Uma nova pesquisa do instituto Datafolha, divulgada nesta quinta-feira, mostra que o presidente Luiz Inácio Lula da Silva corre o risco de não vencer a eleição de 2026 no primeiro turno. Com 48% dos votos válidos, o petista está dois pontos percentuais abaixo do índice necessário para evitar uma segunda rodada contra o candidato da oposição, o governador de São Paulo, Tarcísio de Freitas (Republicanos).
Queda no Nordeste preocupa
O levantamento, realizado entre os dias 10 e 14 de julho, ouviu 2.500 eleitores em todo o país. A margem de erro é de dois pontos percentuais para mais ou para menos. Segundo o Datafolha, a principal razão para a queda de Lula é a perda de apoio no Nordeste, sua base tradicional. Na região, o presidente caiu de 62% para 55% das intenções de voto desde maio.
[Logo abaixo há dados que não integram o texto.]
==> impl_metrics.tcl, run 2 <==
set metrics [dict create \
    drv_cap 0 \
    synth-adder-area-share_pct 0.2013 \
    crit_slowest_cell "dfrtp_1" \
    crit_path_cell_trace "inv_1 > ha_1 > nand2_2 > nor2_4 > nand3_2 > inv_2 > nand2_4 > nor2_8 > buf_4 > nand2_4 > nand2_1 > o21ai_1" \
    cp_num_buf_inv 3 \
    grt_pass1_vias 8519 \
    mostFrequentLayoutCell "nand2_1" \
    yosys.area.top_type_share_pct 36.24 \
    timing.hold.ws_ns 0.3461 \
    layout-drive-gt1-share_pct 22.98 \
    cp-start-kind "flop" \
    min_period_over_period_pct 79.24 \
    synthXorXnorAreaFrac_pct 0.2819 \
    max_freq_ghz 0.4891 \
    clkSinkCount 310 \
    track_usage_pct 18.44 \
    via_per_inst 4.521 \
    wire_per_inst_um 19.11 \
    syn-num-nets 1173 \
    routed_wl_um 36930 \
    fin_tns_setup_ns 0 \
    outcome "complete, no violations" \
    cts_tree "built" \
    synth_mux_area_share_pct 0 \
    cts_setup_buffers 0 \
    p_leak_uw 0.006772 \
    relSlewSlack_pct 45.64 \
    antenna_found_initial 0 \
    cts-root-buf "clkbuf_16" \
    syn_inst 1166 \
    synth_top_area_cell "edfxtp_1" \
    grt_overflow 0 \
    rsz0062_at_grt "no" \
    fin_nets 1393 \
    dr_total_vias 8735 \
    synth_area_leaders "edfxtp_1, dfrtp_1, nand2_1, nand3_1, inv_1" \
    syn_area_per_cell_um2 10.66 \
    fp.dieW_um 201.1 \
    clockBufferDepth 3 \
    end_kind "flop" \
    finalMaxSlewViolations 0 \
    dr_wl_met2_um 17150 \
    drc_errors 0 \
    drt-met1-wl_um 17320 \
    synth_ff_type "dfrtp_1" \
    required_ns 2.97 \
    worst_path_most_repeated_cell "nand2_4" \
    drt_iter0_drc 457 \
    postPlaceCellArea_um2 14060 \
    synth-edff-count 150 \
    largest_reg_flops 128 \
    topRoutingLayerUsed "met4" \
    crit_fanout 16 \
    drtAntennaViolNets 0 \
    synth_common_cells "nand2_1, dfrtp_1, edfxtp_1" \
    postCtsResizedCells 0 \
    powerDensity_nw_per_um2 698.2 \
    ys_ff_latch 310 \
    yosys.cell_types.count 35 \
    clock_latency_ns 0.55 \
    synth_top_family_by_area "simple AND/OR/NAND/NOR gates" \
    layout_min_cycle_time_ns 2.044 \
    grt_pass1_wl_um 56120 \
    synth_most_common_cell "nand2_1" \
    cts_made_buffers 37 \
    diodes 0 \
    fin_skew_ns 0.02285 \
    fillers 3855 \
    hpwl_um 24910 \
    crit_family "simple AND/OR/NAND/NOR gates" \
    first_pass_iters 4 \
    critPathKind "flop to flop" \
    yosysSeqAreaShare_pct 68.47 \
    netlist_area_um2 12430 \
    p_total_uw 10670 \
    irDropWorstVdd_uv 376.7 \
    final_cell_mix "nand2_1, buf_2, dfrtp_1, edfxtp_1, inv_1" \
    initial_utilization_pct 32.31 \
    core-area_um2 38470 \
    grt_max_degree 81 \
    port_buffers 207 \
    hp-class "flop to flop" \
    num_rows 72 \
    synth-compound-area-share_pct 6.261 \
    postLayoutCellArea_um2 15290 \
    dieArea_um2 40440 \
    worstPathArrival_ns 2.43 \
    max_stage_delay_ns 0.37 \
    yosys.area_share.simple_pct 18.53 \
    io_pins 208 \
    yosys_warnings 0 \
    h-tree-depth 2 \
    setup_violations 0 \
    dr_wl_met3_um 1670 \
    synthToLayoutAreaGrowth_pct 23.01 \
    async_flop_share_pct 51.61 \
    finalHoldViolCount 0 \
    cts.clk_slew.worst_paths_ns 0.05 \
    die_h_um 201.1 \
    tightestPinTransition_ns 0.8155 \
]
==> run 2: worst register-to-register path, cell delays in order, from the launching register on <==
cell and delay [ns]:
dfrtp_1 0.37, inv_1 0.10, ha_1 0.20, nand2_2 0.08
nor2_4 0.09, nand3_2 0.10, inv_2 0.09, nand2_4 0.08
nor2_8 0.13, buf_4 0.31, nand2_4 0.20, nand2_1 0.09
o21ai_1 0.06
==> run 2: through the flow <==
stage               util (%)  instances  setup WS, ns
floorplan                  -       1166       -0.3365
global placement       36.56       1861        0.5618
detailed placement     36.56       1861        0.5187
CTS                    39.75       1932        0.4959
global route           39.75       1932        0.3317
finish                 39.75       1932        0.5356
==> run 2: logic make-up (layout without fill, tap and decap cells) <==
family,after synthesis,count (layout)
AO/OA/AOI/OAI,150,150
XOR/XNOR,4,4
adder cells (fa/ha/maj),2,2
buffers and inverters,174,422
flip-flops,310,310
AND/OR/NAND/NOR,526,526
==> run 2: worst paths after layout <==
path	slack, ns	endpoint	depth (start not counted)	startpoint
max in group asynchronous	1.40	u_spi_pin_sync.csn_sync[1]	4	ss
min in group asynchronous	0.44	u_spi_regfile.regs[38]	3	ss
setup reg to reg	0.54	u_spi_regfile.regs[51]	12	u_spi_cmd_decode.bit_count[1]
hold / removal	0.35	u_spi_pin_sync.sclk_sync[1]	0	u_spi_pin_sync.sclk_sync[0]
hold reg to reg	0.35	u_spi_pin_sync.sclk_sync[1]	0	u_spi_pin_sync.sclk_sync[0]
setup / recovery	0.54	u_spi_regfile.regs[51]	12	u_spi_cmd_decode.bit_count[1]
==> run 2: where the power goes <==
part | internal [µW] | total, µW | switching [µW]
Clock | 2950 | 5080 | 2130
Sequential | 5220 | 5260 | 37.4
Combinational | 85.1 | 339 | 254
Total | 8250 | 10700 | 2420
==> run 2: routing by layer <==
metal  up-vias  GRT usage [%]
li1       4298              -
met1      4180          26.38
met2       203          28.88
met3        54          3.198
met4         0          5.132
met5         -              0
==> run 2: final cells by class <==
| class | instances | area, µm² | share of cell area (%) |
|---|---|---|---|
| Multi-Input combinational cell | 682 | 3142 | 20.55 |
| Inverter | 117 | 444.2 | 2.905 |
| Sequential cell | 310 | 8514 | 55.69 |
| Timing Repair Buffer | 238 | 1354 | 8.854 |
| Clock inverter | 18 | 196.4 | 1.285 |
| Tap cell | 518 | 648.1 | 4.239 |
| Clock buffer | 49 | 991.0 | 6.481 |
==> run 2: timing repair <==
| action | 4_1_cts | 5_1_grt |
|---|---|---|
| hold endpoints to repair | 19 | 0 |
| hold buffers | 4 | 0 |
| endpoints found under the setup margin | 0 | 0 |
“O Nordeste sempre foi o celeiro de votos de Lula. Se essa erosão continuar, ele pode ter dificuldade até mesmo de chegar ao segundo turno com vantagem confortável”, afirmou o cientista político Antônio Lavareda, em análise ao jornal O Globo.
Economia e Lava Jato pesam
Outro fator apontado pela pesquisa é a insatisfação com a economia. Apesar da queda da inflação, o desemprego ainda atinge 8,5% da população. Além disso, a reabertura de investigações da Lava Jato, com novas delações, tem gerado desgaste. “O eleitor começa a ter dúvidas sobre a integridade do governo”, disse o analista político Maurício Moura, em entrevista à rádio CBN.
Disputa acirrada no Sudeste
No Sudeste, maior colégio eleitoral do país, Lula aparece com 44% contra 40% de Tarcísio. O governador paulista tem crescido entre eleitores de renda mais alta e no interior, enquanto Lula mantém vantagem nas periferias das grandes cidades.
A pesquisa também mostra que 12% dos eleitores ainda estão indecisos ou pretendem votar em branco ou nulo. Esse contingente pode ser decisivo para definir a eleição.
Cenário de segundo turno
Caso a eleição fosse hoje, Lula e Tarcísio iriam para o segundo turno. Nesse cenário, o petista teria 51% contra 49% do adversário, empate técnico dentro da margem de erro. “O segundo turno é uma incógnita. Lula ainda tem capacidade de reação, mas o tempo é curto”, ponderou Lavareda.
O presidente está ciente do risco. Em eventos recentes, ele tem intensificado a agenda no Nordeste e anunciado novos programas sociais para tentar reverter a tendência. A oposição, por sua vez, aposta no desgaste natural de um governo que completa três anos em 2026.